◆ Entries supplied:
[Start of Attachment]

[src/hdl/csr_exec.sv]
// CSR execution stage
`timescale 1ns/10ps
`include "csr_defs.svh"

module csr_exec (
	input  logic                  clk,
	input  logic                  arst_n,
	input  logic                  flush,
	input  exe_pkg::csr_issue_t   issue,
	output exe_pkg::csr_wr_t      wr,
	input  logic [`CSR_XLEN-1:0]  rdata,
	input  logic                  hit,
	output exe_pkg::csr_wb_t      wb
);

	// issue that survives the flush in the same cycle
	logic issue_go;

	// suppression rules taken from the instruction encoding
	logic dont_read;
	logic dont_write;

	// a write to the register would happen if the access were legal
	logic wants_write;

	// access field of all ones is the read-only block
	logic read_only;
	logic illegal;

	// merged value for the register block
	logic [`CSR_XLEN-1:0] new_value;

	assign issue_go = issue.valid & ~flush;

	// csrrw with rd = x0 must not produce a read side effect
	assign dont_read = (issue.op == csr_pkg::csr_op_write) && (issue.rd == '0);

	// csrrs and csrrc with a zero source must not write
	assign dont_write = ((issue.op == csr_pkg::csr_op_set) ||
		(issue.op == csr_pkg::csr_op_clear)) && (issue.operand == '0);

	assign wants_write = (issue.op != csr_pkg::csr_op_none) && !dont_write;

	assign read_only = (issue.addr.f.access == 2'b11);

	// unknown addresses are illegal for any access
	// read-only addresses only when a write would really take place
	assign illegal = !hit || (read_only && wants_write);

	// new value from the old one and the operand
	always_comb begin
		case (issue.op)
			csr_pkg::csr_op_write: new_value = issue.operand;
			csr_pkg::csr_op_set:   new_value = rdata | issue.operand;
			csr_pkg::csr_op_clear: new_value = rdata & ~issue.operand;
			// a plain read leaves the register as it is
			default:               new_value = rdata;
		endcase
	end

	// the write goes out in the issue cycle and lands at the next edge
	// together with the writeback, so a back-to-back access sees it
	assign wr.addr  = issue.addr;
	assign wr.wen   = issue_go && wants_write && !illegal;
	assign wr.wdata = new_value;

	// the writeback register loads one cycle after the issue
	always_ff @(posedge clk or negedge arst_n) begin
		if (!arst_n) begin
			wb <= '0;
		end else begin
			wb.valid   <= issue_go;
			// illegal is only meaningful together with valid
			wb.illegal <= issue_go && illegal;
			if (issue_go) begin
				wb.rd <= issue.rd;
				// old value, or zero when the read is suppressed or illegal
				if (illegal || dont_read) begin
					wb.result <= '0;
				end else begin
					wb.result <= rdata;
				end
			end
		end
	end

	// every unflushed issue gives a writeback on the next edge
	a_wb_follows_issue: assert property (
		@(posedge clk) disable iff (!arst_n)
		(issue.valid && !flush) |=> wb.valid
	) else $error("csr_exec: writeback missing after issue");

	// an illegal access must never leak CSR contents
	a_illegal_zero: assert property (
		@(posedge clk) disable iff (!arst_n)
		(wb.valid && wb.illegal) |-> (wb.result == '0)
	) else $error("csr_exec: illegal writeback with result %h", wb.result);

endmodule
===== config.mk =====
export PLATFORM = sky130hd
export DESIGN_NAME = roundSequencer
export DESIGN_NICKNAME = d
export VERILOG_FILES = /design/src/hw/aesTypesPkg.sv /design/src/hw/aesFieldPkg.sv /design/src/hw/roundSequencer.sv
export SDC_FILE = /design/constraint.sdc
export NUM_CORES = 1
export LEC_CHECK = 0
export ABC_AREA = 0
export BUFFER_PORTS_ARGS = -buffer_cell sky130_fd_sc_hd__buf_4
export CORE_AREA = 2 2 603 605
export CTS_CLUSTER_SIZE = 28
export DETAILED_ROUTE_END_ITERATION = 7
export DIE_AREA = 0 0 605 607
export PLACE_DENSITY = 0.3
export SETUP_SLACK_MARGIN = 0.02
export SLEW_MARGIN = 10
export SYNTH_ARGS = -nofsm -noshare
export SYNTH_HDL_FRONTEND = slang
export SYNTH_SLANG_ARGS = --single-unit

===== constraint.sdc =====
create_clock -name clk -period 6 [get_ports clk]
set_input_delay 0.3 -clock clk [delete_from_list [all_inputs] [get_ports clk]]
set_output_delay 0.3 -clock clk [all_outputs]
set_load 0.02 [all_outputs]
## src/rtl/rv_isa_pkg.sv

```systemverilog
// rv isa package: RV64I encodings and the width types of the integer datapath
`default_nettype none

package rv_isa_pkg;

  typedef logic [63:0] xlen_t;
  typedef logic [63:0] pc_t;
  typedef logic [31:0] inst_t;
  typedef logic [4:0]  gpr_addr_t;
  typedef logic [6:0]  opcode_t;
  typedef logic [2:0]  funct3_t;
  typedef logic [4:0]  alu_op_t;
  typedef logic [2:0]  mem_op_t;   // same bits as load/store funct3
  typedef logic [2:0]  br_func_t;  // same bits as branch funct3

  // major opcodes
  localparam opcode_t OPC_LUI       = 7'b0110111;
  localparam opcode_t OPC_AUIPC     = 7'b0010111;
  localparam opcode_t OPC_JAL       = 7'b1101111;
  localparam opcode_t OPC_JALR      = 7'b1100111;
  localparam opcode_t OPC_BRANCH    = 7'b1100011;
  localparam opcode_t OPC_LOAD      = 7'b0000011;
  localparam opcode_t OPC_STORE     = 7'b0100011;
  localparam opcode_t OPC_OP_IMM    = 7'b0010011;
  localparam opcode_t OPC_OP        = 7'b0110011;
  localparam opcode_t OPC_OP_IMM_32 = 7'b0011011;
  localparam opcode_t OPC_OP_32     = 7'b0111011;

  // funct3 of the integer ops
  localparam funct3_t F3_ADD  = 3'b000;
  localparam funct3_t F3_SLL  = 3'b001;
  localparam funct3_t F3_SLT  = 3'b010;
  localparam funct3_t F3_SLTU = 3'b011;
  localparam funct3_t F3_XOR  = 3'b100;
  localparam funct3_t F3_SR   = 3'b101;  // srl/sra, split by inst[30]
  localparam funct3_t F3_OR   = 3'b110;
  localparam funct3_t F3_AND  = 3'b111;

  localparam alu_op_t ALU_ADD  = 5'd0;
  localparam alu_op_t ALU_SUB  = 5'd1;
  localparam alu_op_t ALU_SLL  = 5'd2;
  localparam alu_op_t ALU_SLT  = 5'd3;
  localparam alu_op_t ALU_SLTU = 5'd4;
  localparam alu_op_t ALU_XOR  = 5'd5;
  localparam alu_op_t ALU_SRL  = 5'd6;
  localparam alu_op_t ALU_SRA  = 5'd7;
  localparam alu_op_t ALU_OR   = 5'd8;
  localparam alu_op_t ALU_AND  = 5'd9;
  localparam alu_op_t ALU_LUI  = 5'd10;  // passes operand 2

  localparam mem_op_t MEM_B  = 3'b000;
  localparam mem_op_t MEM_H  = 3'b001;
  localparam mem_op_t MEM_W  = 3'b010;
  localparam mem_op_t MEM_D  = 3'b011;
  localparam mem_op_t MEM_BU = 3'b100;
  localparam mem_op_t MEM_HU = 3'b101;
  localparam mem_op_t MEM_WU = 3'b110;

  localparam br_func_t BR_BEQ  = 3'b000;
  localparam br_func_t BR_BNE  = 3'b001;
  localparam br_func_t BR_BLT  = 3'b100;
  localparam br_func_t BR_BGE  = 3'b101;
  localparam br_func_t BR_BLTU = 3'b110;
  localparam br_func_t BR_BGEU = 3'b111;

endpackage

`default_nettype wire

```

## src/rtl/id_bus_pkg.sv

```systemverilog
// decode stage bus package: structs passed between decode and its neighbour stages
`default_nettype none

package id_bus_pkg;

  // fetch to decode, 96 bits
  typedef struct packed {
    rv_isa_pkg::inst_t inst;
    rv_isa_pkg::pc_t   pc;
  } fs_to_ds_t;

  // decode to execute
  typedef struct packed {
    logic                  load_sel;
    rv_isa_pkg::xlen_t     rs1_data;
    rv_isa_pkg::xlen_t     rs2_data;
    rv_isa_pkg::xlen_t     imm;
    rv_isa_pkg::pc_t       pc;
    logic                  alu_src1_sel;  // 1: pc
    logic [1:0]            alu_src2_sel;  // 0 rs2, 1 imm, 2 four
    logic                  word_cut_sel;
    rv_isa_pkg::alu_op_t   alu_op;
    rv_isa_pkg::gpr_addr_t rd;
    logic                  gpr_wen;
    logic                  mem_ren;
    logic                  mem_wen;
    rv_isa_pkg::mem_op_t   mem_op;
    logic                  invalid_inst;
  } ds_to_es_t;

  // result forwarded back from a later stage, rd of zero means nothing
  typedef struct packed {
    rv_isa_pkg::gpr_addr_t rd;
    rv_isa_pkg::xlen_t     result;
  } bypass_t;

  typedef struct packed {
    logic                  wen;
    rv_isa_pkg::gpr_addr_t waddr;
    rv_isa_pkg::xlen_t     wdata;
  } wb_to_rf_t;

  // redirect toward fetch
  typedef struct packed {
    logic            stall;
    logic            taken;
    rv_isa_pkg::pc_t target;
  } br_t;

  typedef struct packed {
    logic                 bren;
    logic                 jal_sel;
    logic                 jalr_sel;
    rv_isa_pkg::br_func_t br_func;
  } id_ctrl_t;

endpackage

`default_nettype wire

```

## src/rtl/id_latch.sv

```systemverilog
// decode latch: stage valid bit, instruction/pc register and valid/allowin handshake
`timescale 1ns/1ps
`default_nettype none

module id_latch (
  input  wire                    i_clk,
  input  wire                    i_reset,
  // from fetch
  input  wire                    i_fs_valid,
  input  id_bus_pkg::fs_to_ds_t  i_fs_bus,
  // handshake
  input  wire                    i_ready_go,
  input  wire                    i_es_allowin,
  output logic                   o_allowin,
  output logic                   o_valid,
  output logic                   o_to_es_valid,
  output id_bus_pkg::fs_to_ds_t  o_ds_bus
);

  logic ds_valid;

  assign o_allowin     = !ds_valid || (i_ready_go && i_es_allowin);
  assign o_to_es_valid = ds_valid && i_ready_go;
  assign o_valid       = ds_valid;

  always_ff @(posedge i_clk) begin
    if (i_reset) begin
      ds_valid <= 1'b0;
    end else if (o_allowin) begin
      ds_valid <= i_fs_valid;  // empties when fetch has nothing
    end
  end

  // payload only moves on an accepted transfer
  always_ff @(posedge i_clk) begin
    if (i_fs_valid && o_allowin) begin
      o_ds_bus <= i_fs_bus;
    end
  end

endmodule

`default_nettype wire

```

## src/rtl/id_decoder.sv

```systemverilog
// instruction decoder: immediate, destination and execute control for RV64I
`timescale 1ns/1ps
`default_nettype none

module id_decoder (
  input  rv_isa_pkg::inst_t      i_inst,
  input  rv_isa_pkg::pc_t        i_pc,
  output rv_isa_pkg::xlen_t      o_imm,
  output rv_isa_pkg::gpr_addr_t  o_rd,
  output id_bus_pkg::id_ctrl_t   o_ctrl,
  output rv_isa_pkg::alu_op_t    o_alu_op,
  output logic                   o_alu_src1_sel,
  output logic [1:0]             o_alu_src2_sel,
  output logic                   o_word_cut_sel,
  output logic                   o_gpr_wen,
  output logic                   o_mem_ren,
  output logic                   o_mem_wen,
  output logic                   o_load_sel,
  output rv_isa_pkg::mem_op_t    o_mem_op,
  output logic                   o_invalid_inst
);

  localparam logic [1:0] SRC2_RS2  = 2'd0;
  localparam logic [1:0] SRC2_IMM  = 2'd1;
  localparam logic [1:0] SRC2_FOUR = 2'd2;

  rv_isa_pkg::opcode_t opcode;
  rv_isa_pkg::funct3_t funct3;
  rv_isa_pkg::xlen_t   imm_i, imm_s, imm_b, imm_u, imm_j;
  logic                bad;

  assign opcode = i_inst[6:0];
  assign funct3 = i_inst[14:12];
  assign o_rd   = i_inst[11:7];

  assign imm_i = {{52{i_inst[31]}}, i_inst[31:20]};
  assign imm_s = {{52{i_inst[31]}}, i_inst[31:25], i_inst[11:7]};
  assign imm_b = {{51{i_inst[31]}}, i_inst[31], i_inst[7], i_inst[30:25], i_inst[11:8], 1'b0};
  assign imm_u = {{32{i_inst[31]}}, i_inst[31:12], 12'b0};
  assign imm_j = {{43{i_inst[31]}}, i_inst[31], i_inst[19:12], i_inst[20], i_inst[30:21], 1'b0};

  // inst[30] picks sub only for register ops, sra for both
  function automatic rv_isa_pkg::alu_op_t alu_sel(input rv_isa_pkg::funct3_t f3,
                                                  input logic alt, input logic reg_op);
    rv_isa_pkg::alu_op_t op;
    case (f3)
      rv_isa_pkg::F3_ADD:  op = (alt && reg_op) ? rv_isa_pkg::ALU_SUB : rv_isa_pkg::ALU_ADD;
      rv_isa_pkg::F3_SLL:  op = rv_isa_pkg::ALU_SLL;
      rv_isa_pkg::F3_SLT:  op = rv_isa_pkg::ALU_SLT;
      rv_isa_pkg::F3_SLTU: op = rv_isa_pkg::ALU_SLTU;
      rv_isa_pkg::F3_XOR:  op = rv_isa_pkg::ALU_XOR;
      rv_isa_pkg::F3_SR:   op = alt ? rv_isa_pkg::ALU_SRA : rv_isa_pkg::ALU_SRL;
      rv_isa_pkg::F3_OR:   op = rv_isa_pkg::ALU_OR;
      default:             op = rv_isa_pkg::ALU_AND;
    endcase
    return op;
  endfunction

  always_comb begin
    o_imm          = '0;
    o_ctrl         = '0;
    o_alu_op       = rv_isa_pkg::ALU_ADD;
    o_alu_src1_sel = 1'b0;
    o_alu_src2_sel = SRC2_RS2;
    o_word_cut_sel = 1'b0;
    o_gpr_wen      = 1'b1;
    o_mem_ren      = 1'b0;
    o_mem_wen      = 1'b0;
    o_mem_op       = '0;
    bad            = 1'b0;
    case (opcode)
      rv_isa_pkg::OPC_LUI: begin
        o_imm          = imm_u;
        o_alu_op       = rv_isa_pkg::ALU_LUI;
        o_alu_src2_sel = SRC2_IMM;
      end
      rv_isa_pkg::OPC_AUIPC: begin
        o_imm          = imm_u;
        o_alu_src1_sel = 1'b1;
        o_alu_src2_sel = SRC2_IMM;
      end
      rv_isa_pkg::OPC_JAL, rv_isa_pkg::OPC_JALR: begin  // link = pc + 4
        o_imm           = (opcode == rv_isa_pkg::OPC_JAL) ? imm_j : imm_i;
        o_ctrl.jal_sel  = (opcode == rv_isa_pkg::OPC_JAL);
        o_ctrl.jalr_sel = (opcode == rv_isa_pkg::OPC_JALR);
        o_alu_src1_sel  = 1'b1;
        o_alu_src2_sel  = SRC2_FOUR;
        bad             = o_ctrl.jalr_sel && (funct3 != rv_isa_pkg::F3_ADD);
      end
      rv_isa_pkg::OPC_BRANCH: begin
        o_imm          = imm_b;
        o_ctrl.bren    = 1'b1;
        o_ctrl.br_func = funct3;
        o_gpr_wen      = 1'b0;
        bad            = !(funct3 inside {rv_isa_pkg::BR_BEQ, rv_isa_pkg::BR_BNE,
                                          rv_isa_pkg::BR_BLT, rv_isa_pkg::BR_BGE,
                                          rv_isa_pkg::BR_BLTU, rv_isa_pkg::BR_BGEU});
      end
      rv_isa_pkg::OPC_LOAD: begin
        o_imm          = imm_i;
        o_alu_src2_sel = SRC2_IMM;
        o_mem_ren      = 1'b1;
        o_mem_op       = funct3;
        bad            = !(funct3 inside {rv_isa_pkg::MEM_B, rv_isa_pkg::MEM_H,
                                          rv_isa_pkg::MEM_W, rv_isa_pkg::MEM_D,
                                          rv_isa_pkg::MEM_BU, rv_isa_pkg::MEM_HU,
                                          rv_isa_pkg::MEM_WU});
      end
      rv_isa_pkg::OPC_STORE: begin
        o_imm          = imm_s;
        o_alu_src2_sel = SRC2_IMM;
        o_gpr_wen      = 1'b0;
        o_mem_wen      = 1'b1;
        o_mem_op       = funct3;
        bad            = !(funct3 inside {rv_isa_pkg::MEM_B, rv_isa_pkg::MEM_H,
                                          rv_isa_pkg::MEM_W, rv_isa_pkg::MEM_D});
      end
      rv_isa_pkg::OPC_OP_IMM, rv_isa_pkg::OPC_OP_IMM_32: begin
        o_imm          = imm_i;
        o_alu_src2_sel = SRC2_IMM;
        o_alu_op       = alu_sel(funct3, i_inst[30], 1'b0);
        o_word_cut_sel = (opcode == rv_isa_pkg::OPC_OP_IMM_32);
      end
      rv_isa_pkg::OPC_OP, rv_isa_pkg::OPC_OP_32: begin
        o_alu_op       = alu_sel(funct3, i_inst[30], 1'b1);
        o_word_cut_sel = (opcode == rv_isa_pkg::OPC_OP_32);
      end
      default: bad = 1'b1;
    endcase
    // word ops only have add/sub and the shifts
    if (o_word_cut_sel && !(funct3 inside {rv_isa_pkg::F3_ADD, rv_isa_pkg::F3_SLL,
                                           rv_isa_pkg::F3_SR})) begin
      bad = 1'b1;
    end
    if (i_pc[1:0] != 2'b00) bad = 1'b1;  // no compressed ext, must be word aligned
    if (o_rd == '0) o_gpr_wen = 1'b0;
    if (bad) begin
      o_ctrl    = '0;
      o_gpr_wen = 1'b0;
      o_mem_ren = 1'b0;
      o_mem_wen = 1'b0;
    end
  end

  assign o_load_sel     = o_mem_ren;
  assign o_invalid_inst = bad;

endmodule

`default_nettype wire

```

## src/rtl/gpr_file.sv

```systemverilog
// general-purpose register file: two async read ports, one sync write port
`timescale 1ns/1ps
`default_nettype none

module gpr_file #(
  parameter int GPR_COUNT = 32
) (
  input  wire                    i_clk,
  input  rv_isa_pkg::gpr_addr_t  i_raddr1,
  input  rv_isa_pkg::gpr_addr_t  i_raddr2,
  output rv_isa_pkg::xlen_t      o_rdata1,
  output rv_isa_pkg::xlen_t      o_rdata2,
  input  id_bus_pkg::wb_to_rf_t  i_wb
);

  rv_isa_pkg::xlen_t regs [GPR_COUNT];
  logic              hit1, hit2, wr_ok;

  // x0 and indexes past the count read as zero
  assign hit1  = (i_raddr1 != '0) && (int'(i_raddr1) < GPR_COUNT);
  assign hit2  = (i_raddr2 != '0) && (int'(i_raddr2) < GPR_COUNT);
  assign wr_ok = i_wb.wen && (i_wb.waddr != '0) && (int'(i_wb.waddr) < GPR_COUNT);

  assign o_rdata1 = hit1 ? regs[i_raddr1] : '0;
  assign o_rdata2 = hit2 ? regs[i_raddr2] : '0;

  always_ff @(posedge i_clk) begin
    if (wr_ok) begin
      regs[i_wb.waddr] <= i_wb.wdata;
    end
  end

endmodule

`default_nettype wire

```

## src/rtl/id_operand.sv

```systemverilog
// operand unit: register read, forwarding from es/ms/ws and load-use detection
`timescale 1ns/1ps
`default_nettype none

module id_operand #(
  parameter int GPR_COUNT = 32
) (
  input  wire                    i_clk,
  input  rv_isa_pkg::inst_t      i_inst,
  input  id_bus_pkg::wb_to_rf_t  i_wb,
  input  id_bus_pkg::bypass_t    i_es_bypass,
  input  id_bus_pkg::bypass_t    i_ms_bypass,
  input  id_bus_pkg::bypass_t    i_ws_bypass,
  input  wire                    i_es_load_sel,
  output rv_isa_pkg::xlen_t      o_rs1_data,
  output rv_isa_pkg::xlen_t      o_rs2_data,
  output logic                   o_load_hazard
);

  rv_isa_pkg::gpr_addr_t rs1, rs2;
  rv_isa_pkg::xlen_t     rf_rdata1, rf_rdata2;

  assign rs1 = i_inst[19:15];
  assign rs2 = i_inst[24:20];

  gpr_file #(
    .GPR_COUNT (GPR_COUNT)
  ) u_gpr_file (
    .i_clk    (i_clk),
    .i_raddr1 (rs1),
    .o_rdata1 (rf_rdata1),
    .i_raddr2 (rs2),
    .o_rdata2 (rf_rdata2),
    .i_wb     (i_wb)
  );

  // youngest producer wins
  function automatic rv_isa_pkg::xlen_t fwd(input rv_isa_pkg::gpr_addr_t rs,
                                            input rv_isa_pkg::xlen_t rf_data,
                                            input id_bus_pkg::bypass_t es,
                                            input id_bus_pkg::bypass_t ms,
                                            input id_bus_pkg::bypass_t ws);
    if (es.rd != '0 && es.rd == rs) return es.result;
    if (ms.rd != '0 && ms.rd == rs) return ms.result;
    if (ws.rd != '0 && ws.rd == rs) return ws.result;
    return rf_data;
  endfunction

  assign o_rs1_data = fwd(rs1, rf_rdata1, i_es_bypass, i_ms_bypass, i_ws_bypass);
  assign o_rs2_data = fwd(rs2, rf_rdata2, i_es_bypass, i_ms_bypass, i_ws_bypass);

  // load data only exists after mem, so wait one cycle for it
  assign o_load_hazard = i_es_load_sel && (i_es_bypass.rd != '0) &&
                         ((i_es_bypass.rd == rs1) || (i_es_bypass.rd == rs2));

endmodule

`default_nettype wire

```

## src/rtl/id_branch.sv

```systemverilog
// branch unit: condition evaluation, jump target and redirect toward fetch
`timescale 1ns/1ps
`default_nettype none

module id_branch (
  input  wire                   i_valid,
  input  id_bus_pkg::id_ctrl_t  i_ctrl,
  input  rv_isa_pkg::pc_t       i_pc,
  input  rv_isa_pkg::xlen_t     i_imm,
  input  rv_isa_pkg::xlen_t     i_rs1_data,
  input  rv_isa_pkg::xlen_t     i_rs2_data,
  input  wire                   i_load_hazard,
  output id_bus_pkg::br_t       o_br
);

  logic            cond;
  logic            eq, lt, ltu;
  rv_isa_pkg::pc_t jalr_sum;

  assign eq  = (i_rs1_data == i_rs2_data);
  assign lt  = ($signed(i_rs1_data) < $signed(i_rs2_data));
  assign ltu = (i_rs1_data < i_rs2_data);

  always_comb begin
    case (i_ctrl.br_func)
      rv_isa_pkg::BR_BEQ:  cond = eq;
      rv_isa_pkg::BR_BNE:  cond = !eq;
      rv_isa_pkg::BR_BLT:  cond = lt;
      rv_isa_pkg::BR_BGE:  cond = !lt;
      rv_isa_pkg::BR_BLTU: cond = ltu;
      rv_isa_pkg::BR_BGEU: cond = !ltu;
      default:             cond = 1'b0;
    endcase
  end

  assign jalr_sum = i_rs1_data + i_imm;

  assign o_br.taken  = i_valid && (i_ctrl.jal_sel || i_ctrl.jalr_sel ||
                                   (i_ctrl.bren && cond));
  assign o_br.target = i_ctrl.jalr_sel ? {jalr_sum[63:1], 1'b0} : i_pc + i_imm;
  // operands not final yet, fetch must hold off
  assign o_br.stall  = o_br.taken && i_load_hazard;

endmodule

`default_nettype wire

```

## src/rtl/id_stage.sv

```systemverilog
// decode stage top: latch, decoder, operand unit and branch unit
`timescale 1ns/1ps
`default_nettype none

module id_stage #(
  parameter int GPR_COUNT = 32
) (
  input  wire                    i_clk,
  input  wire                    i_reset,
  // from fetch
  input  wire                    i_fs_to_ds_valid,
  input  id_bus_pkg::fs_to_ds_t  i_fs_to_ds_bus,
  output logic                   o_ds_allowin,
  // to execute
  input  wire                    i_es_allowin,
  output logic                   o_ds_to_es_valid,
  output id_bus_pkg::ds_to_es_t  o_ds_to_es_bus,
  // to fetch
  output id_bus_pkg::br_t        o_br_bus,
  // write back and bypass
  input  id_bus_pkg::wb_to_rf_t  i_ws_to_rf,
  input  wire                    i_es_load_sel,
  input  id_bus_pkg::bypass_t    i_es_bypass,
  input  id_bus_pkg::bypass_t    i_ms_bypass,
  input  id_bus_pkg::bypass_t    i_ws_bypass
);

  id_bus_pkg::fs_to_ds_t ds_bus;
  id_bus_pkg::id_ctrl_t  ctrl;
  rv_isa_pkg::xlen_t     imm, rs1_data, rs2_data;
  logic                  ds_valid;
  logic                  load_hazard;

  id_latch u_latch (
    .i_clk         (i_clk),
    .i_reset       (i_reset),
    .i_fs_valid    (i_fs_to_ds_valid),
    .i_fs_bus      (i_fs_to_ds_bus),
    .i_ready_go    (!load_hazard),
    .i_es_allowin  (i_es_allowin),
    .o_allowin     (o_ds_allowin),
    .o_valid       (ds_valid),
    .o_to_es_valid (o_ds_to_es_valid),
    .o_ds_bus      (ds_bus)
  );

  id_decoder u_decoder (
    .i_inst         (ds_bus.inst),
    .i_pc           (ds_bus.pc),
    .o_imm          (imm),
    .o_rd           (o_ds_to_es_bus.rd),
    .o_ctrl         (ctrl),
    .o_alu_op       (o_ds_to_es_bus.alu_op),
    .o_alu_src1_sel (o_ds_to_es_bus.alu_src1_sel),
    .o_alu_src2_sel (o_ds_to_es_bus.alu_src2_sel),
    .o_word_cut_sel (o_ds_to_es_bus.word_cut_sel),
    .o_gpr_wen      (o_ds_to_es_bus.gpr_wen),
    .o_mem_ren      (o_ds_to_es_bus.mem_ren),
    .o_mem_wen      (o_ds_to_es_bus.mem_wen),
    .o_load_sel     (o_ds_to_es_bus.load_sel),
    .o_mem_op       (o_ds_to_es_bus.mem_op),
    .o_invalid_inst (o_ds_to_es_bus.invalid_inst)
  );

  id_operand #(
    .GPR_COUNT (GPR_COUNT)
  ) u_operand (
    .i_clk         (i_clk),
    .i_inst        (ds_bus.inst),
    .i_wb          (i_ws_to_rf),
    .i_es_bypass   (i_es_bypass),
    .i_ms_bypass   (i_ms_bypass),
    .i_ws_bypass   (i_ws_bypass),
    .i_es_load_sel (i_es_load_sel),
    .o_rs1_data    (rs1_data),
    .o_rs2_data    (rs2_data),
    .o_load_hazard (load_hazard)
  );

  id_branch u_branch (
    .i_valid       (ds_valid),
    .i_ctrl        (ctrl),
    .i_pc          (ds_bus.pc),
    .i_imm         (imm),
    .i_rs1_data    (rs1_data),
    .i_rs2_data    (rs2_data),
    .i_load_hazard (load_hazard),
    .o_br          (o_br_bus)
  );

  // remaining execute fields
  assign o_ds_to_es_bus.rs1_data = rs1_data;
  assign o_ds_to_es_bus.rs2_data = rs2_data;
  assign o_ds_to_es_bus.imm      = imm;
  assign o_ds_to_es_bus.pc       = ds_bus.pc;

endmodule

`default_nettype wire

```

[End of Attachment]

◆ Exercise brief:
Scan the data above; copy every line where "when" appears.

◆ Response to the exercise:
	// read-only addresses only when a write would really take place
				// old value, or zero when the read is suppressed or illegal
      ds_valid <= i_fs_valid;  // empties when fetch has nothing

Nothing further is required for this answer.